The data is big as in for a single day ( and I picked up an arbitrary day )
8,335,013 users.
256,010 distinct Items.
I am using the Item Based Recommender ( The RecommenderJob ) , with no
Preference ( opt in is a signal of preference , multiple opt ins are
considered 1 )
<main-class>com.nytimes.computing.mahout.JobDriver</main-class>
<arg>recommender</arg>
<arg>--input</arg>
<arg>${out}/items/bag</arg>
<arg>--output</arg>
<arg>${out}/items_similarity</arg>
<arg>-u</arg>
<arg>${out}/items/users/part-r-00000</arg>
<arg>-b</arg>
<arg>-n</arg>
<arg>2</arg>
<arg>--similarityClassname</arg>
<arg>org.apache.mahout.math.hadoop.similarity.cooccurrence.measures.TanimotoCoefficientSimilarity</arg>
<arg>--tempDir</arg>
<arg>${out}/temp</arg>
Of course the Recommendations are for every user and thus
the RecommenderJob-PartialMultiplyMapper-AggregateAndRecommendReducer is the
most expensive of all.
Further , not sure why the user file is taken in as a Distributed File
especially when it may actually be a bigger file that a typical TaskTracker
JVM memory limit.
In case of MinHash , MinHashDriver
<java>
<job-tracker>${jobTracker}</job-tracker>
<name-node>${nameNode}</name-node>
<prepare>
<delete path="${out}/minhash"/>
</prepare>
<configuration>
<property>
<name>mapred.job.queue.name</name>
<value>${queueName}</value>
</property>
</configuration>
<main-class>com.nytimes.computing.mahout.JobDriver</main-class>
<arg>minhash_local</arg>
<arg>--input</arg>
<arg>${out}/bag</arg>
<arg>--output</arg>
<arg>${out}/minhash</arg>
<arg>--keyGroups</arg> <!-- Key Groups -->
<arg>2</arg>
<arg>-r</arg> <!-- Number of Reducers -->
<arg>40</arg>
<arg>--minClusterSize</arg> <!-- A legitimate cluster must have
this number of members -->
<arg>5</arg>
<arg>--hashType</arg> <!-- murmur and linear are the other 2
options -->
<arg>polynomial</arg>
</java>
This of course scales. I still have to work with the clusters created and a
fair amount of work has to be done to figure out which cluster is relevant.
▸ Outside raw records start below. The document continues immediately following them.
What follows belongs to an exercise in optimizing a design on an open flow for small area, a short achievable clock period and few clock cycles per item; a production flow would make more cautious choices.
Only simulation tests tie the RTL to the original design; equivalence was not proved.
No activity file was given, so power comes from the tool's default toggle rates.

**flow/config.mk**
```make
export PLATFORM = sky130hd
export DESIGN_NAME = apg_addr
export DESIGN_NICKNAME = apg_addr
export VERILOG_FILES = /design/flow/design.v
export SDC_FILE = /design/flow/constraint.sdc
export NUM_CORES = 8
export LEC_CHECK = 0
export CAP_MARGIN = 20
export CORE_MARGIN = 2
export CORE_UTILIZATION = 40
export SLEW_MARGIN = 20
```
**flow/constraint.sdc**
```tcl
create_clock -name core_clock -period 150.0 [get_ports {clk}]
set_input_delay 30.0000 -clock core_clock [delete_from_list [all_inputs] [get_ports {clk}]]
set_output_delay 30.0000 -clock core_clock [all_outputs]
set_load 0.01 [all_outputs]
```
**flow/design.v**
```verilog
module apg_step (
    input  wire [31:0] c,
    input  wire [32:0] d,        
    input  wire        wrap,
    input  wire [31:0] mn,
    input  wire [31:0] mx,
    output reg  [31:0] c_out,
    output reg         cy_up,
    output reg         cy_dn,
    output reg         range_err
);
    wire in_range = (mn <= mx) && (mn <= c) && (c <= mx);
    wire signed [34:0] n_w = {2'b00, mx} - {2'b00, mn} + 35'sd1;        
    wire signed [34:0] t_w = {3'b000, c} - {3'b000, mn} + {{2{d[32]}}, d};
    wire signed [34:0] rem = t_w % n_w;                                   
    wire signed [34:0] r_w = (rem < 0) ? rem + n_w : rem;                 
    wire signed [34:0] s_p = {3'b000, c} + {{2{d[32]}}, d};
    always @(*) begin
        if (wrap && in_range) begin
            c_out     = mn + r_w[31:0];
            cy_up     = (t_w >= n_w);
            cy_dn     = (t_w < 0);
            range_err = 1'b0;
        end else begin
            c_out     = s_p[31:0];
            cy_up     = (s_p > 35'sh0_FFFF_FFFF);
            cy_dn     = (s_p < 0);
            range_err = wrap;
        end
    end
endmodule
module apg_carry_step (
    input  wire [31:0] c,
    input  wire        dn,       
    input  wire        wrap,
    input  wire [31:0] mn,
    input  wire [31:0] mx,
    output reg  [31:0] c_out,
    output reg         range_err
);
    wire in_range = (mn <= mx) && (mn <= c) && (c <= mx);
    always @(*) begin
        if (wrap && in_range) begin
            if (dn)
                c_out = (c == mn) ? mx : c - 32'd1;
            else
                c_out = (c == mx) ? mn : c + 32'd1;
            range_err = 1'b0;
        end else begin
            c_out     = dn ? c - 32'd1 : c + 32'd1;
            range_err = wrap;
        end
    end
endmodule
module apg_unit (
    input  wire [23:0] op,
    input  wire [31:0] c,
    input  wire [31:0] b,
    input  wire [31:0] i,
    input  wire [31:0] mn,
    input  wire [31:0] mx,
    input  wire [31:0] other_c,
    output reg  [31:0] c_next,
    output reg  [31:0] b_next,
    output reg  [31:0] i_next,
    output wire        cy_up,       
    output wire        cy_dn,
    output wire        range_err,
    output wire        illegal      
);
    localparam [3:0] OP_HOLD = 4'h0, OP_INC  = 4'h1, OP_DEC  = 4'h2,
                     OP_ADD  = 4'h3, OP_SUB  = 4'h4, OP_LOAD = 4'h5,
                     OP_SWAP = 4'h6, OP_XOR  = 4'h7, OP_LDI  = 4'h8,
                     OP_ADDI = 4'h9, OP_SAVE = 4'hA;
    wire [3:0]  code = op[23:20];
    wire [1:0]  src  = op[19:18];
    wire        wrap = op[17];
    wire        cry  = op[16];
    wire [15:0] imm  = op[15:0];
    reg [31:0] opnd;
    always @(*) begin
        case (src)
            2'b00:   opnd = {{16{imm[15]}}, imm};
            2'b01:   opnd = i;
            2'b10:   opnd = b;
            default: opnd = other_c;
        endcase
    end
    wire is_step = (code == OP_INC) || (code == OP_DEC) ||
                   (code == OP_ADD) || (code == OP_SUB);
    reg [32:0] d;
    always @(*) begin
        case (code)
            OP_INC:  d = 33'd1;
            OP_DEC:  d = {33{1'b1}};
            OP_ADD:  d = {opnd[31], opnd};
            OP_SUB:  d = -{opnd[31], opnd};
            default: d = 33'd0;
        endcase
    end
    wire [31:0] step_c;
    wire        step_up, step_dn, step_err;
    apg_step u_step (
        .c(c), .d(d), .wrap(wrap), .mn(mn), .mx(mx),
        .c_out(step_c), .cy_up(step_up), .cy_dn(step_dn), .range_err(step_err)
    );
    always @(*) begin
        c_next = c;
        b_next = b;
        i_next = i;
        case (code)
            OP_INC, OP_DEC, OP_ADD, OP_SUB: c_next = step_c;
            OP_LOAD: c_next = opnd;
            OP_SWAP: c_next = other_c;
            OP_XOR:  c_next = c ^ opnd;
            OP_LDI:  i_next = opnd;
            OP_ADDI: i_next = i + opnd;
            OP_SAVE: b_next = c;
            default: ;
        endcase
    end
    assign cy_up     = is_step && cry && step_up;
    assign cy_dn     = is_step && cry && step_dn;
    assign range_err = is_step && step_err;
    wire no_operand = (code == OP_HOLD) || (code == OP_INC) || (code == OP_DEC) ||
                      (code == OP_SWAP) || (code == OP_SAVE);
    assign illegal = (code > OP_SAVE) || (no_operand && (src != 2'b00 || imm != 16'h0000));
endmodule
module apg_addr (
    input  wire        clk,
    input  wire        rst,
    input  wire        cmd_valid,
    output wire        cmd_ready,
    input  wire [1:0]  cmd_type,
    input  wire [47:0] cmd_data,
    output reg         res_valid,
    output reg         res_fault,
    output wire [1:0]  res_stat,
    output wire [31:0] res_xc,
    output wire [31:0] res_yc,
    output wire [31:0] res_xb,
    output wire [31:0] res_yb,
    output wire [31:0] res_xi,
    output wire [31:0] res_yi
);
    localparam [1:0] CMD_VECTOR = 2'd0, CMD_WRITE = 2'd1,
                     CMD_START  = 2'd2, CMD_NOP   = 2'd3;
    localparam [7:0] A_STAT = 8'h04,
                     A_XC = 8'h10, A_XB = 8'h14, A_XMIN = 8'h18, A_XMAX = 8'h1C, A_XI = 8'h20,
                     A_YC = 8'h30, A_YB = 8'h34, A_YMIN = 8'h38, A_YMAX = 8'h3C, A_YI = 8'h40;
    reg [31:0] xc, xb, xmin, xmax, xi;
    reg [31:0] yc, yb, ymin, ymax, yi;
    reg        xrange, yrange;
    assign cmd_ready = 1'b1;
    wire accept = cmd_valid && cmd_ready;
    wire [23:0] xop = cmd_data[47:24];
    wire [23:0] yop = cmd_data[23:0];
    wire [31:0] x_c1, x_b1, x_i1, y_c1, y_b1, y_i1;
    wire        x_up, x_dn, x_err, x_ill;
    wire        y_up, y_dn, y_err, y_ill;
    apg_unit u_x (
        .op(xop), .c(xc), .b(xb), .i(xi), .mn(xmin), .mx(xmax), .other_c(yc),
        .c_next(x_c1), .b_next(x_b1), .i_next(x_i1),
        .cy_up(x_up), .cy_dn(x_dn), .range_err(x_err), .illegal(x_ill)
    );
    apg_unit u_y (
        .op(yop), .c(yc), .b(yb), .i(yi), .mn(ymin), .mx(ymax), .other_c(xc),
        .c_next(y_c1), .b_next(y_b1), .i_next(y_i1),
        .cy_up(y_up), .cy_dn(y_dn), .range_err(y_err), .illegal(y_ill)
    );
    wire [31:0] x_c2, y_c2;
    wire        x_err2, y_err2;
    apg_carry_step u_xc (
        .c(x_c1), .dn(y_dn), .wrap(xop[17]), .mn(xmin), .mx(xmax),
        .c_out(x_c2), .range_err(x_err2)
    );
    apg_carry_step u_yc (
        .c(y_c1), .dn(x_dn), .wrap(yop[17]), .mn(ymin), .mx(ymax),
        .c_out(y_c2), .range_err(y_err2)
    );
    wire x_carry_in = y_up || y_dn;
    wire y_carry_in = x_up || x_dn;
    wire vec_fault = x_ill || y_ill || (xop[16] && yop[16]);
    wire [7:0]  waddr = cmd_data[39:32];
    wire [31:0] wdata = cmd_data[31:0];
    always @(posedge clk) begin
        if (rst) begin
            xc <= 32'h0; xb <= 32'h0; xmin <= 32'h0; xmax <= 32'hFFFF_FFFF; xi <= 32'h0;
            yc <= 32'h0; yb <= 32'h0; ymin <= 32'h0; ymax <= 32'hFFFF_FFFF; yi <= 32'h0;
            xrange <= 1'b0;
            yrange <= 1'b0;
            res_valid <= 1'b0;
            res_fault <= 1'b0;
        end else begin
            res_valid <= accept;
            if (accept) begin
                res_fault <= 1'b0;
                case (cmd_type)
                    CMD_VECTOR: begin
                        if (vec_fault) begin
                            res_fault <= 1'b1;
                        end else begin
                            xc <= x_carry_in ? x_c2 : x_c1;
                            yc <= y_carry_in ? y_c2 : y_c1;
                            xb <= x_b1;
                            yb <= y_b1;
                            xi <= x_i1;
                            yi <= y_i1;
                            if (x_err || (x_carry_in && x_err2)) xrange <= 1'b1;
                            if (y_err || (y_carry_in && y_err2)) yrange <= 1'b1;
                        end
                    end
                    CMD_WRITE: begin
                        case (waddr)
                            A_STAT: begin
                                if (wdata[0]) xrange <= 1'b0;
                                if (wdata[1]) yrange <= 1'b0;
                            end
                            A_XC:   xc   <= wdata;
                            A_XB:   xb   <= wdata;
                            A_XMIN: xmin <= wdata;
                            A_XMAX: xmax <= wdata;
                            A_XI:   xi   <= wdata;
                            A_YC:   yc   <= wdata;
                            A_YB:   yb   <= wdata;
                            A_YMIN: ymin <= wdata;
                            A_YMAX: ymax <= wdata;
                            A_YI:   yi   <= wdata;
                            default: ;
                        endcase
                    end
                    CMD_START: begin
                        xc <= xb;
                        yc <= yb;
                    end
                    default: ;
                endcase
            end
        end
    end
    assign res_stat = {yrange, xrange};
    assign res_xc = xc;
    assign res_yc = yc;
    assign res_xb = xb;
    assign res_yb = yb;
    assign res_xi = xi;
    assign res_yi = yi;
endmodule
```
A week of data in this case created the MinHash on our cluster in about 20
minutes.
Regards.
On Tue, Oct 25, 2011 at 10:07 AM, Sean Owen <[email protected]> wrote:
> Can you put any more numbers around this? how slow is slow, how big is big?
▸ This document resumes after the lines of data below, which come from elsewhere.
This design comes from an exercise in tuning for small area, a short achievable clock period and few clock cycles per item on the open sky130 flow, not from production work. The RTL was checked by simulation tests, not by an equivalence proof against the original design. Power figures rest on the tool's default switching activity, not on a simulated workload.

## facet_tile
module facet_tile (
    input  wire        clk,
    input  wire        rst,
    input  wire        start,
    input  wire [1:0]  cls,           
    input  wire [31:0] crc_in,        
    output wire        idle,
    input  wire        in_valid,
    input  wire [7:0]  in_data,
    output wire        in_ready,
    output reg         out_valid,
    output reg  [63:0] out_data,
    input  wire        out_ready,
    output reg         done,
    output wire [3:0]  done_cause,    
    output wire [7:0]  done_offset,   
    output wire [31:0] done_arg,      
    output wire [31:0] done_crc       
);
For scale: about 1,600 cells after synthesis, about 250 flip-flops, ~17,000 um2 of cells after synthesis.
Settings: LEC_CHECK=0, CAP_MARGIN=20, CORE_MARGIN=2, CORE_UTILIZATION=30, CTS_CLUSTER_DIAMETER=100, CTS_CLUSTER_SIZE=30, GPL_TIMING_DRIVEN=1, PLACE_DENSITY=0.5, SLEW_MARGIN=20; clock period 10.0 ns.
run.sh (not shown) runs the stock make flow with config.mk's settings and CLKGATE_MAP_FILE= SYNTH_SCRIPT=/design/flow/synth_recipe.tcl, a recipe that flattens the netlist after the stock synthesis.
The first run ran to the end with no violations.
Testbench counts at the start, summed over its fixed seeds: cycles 528,443, tiles 1,920.
Rerun with:
- CTS_BUF_LIST: unset -> sky130_fd_sc_hd__clkbuf_8
- CTS_CLUSTER_DIAMETER: 100 -> unset
- CTS_CLUSTER_SIZE: 30 -> unset
- GPL_TIMING_DRIVEN: 1 -> unset
=> Clock power rose by a quarter to a third; die area is unchanged; power rose by a few percent; global-route usage rose by 0.47 points; clock-buffer cell count rose by 39; area after synthesis stays the same; setup slack got worse by 38 ps; final area rose by a few percent; wire length rose slightly; via count rose slightly.
Rerun with:
- CTS_BUF_LIST: sky130_fd_sc_hd__clkbuf_8 -> unset
- CTS_CLUSTER_DIAMETER: unset -> 100
- CTS_CLUSTER_SIZE: unset -> 30
Effect: The new run ran to the end with no violations; clock power goes down by 26%; synthesized area stays the same; maximum frequency climbs by 0.96%; sequential share of layout area climbs by 0.65 points; cell count falls by 2.6%; count of clock-buffer cells in the layout shrinks by 39.
Rerun with:
- CORE_UTILIZATION: 30 -> 40
- CTS_CLUSTER_DIAMETER: 100 -> unset
- CTS_CLUSTER_SIZE: 30 -> unset
- PLACE_DENSITY: 0.5 -> 0.6
Outcome: Wire length went down by 6.7%; sequential share of layout area went down by 0.49 points; synthesized cell count is unchanged; register-to-register slack is worse by 170 ps.


facet_tile, a different RTL version from the one above (not shown whole).
For scale: about 1700 cells after synthesis, about 250 flip-flops, roughly 190 I/O pins.
export LEC_CHECK = 0
export CAP_MARGIN = 20
export CORE_MARGIN = 2
export CORE_UTILIZATION = 60
export PLACE_DENSITY = 0.8
export SLEW_MARGIN = 20
create_clock -name core_clock -period 10.0 [get_ports {clk}]
Testbench counts at the start, summed over its fixed seeds: cycles 528,443, tiles 1,920.
==> next run, changes <==
ABC_CLOCK_PERIOD_IN_PS = 3000   (was not set)
CORE_UTILIZATION = 40   (was 60)
PLACE_DENSITY = 0.6   (was 0.8)
Final cell count climbs by a little under a tenth.
Via count fell by a few percent.
Utilization came out lower by 24 points.
Global-route usage drops by 13 points.
Design area came out higher slightly.
==> next run, changes <==
ABC_AREA = 1   (was not set)
ABC_CLOCK_PERIOD_IN_PS = not set   (was 3000)
What happened: The new run finished clean; core utilization goes down by 1.7 points; worst setup slack improves by 0.042 ns; final area came out higher by 26%; first-iteration DRC count increases by 96%; fmax rises by 1.1%; worst hold slack gets worse by 0.021 ns; area after synthesis came out higher by 31%; total power drops by 50%.
==> next run, changes <==
ABC_AREA = not set   (was 1)
CORE_UTILIZATION = 30   (was 40)
PLACE_DENSITY = 0.5   (was 0.6)
The new run ran to the end with no violations; clock power stays flat; via count went down by 45%; utilization drops by 9.9 points.
==> next run, changes <==
CORE_UTILIZATION = 40   (was 30)
PLACE_DENSITY = 0.6   (was 0.5)
SLEW_MARGIN = 55   (was 20)
Effect: Non-clock buffer count goes up by 5; worst setup slack is worse by 0.067 ns; fmax falls by 1.6%.
==> next run, changes <==
SLEW_MARGIN = 20   (was 55)
Die area is unchanged; clock-buffer cell count rose by 8; maximum frequency is higher slightly; flip-flop and latch count is unchanged; cell count barely changes; cell area goes down slightly.

-- separate check: timing with driven ports --
No port has a modelled driver above. Below, the same layouts with a new extraction and two added sets of constraints. Step 1 (the two cells are an assumption about what drives the block):
set clk [get_ports {clk}]
set_driving_cell -lib_cell sky130_fd_sc_hd__clkbuf_16 $clk
set_driving_cell -lib_cell sky130_fd_sc_hd__buf_2 [delete_from_list [all_inputs] $clk]
Step 2 times the ports against the registers' clock, not the clock port: input delays grow and output delays shrink by t, the midpoint of the rising clock arrivals with the driver on. Three values: ideal ports, drivers, drivers and shift; two values: the first two.
| run | t (ns) | setup slack, ns | hold slack, ns |
|---|---|---|---|
| the first run of note 1 | 0.589 | 6.011 / 5.959 / 5.768 | 0.471 / 0.471 / 0.471 |
| the second run of note 1 | 0.675 | 5.972 / 5.923 / 5.760 | 0.463 / 0.463 / 0.463 |
| the third run of note 1 | 0.589 | 6.011 / 5.959 / 5.768 | 0.471 / 0.471 / 0.471 |
| the fourth run of note 1 | 0.644 | 6.020 / 5.963 / 5.867 | 0.466 / 0.466 / 0.466 |
| the first run of note 2 | 0.611 | 5.910 / 5.856 / 5.786 | 0.477 / 0.477 / 0.477 |
| the second run of note 2 | 0.617 | 5.940 / 5.888 / 5.757 | 0.471 / 0.471 / 0.471 |
| the third run of note 2 | 0.670 | 5.982 / 5.921 / 5.812 | 0.450 / 0.450 / 0.450 |
| the fourth run of note 2 | 0.653 | 5.989 / 5.927 / 5.787 | 0.476 / 0.476 / 0.476 |
| the fifth run of note 2 | 0.638 | 5.922 / 5.869 / 5.973 | 0.473 / 0.473 / 0.473 |
| the sixth run of note 2 | 0.617 | 5.940 / 5.888 / 5.757 | 0.471 / 0.471 / 0.471 |
After both steps every run listed still meets setup and hold.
> What part of Mahout are you using -- or are you using Mahout?
>
> Item-based recommendation sounds fine. Anonymous users aren't a
> problem as long as you can distinguish them reasonably.
> I think your challenge is to have a data model that quickly drops out
> data from old items and can bring new items in.
>
> Is this small enough to do in memory? that's the simple, easy place to
> start.
>
> On Tue, Oct 25, 2011 at 2:59 PM, Vishal Santoshi
> <[email protected]> wrote:
> > Hello Folks,
> > The Item Based Recommendations for my dataset is
> > excruciatingly slow on a 8 node cluster. Yes the number of items is big
> and
> > the dataset churn does not allow for a long asynchronous process.
> > Recommendations cannot be stale ( a 30 minute delay is stale ). I have
> tried
> > out MinHash clustering and that is scalable, but without a "degree of
> > association" with multiple clusters any user may belong to , it seems
> less
> > tight that pure item based ( and thus similarity probability ) algorithm.
> >
> > Any ideas how we pull this off., where
> >
> > * The item churn is frequent. New items enter the dataset all the time.
> > * There is no "preference" apart from opt in.
> > * Very frequent anonymous users enter the system almost all the time.
> >
> >
> > Scale is very important.
> >
> > I am tending towards MinHash with additional algorithms that are executed
> > offline and co occurance.
> >
>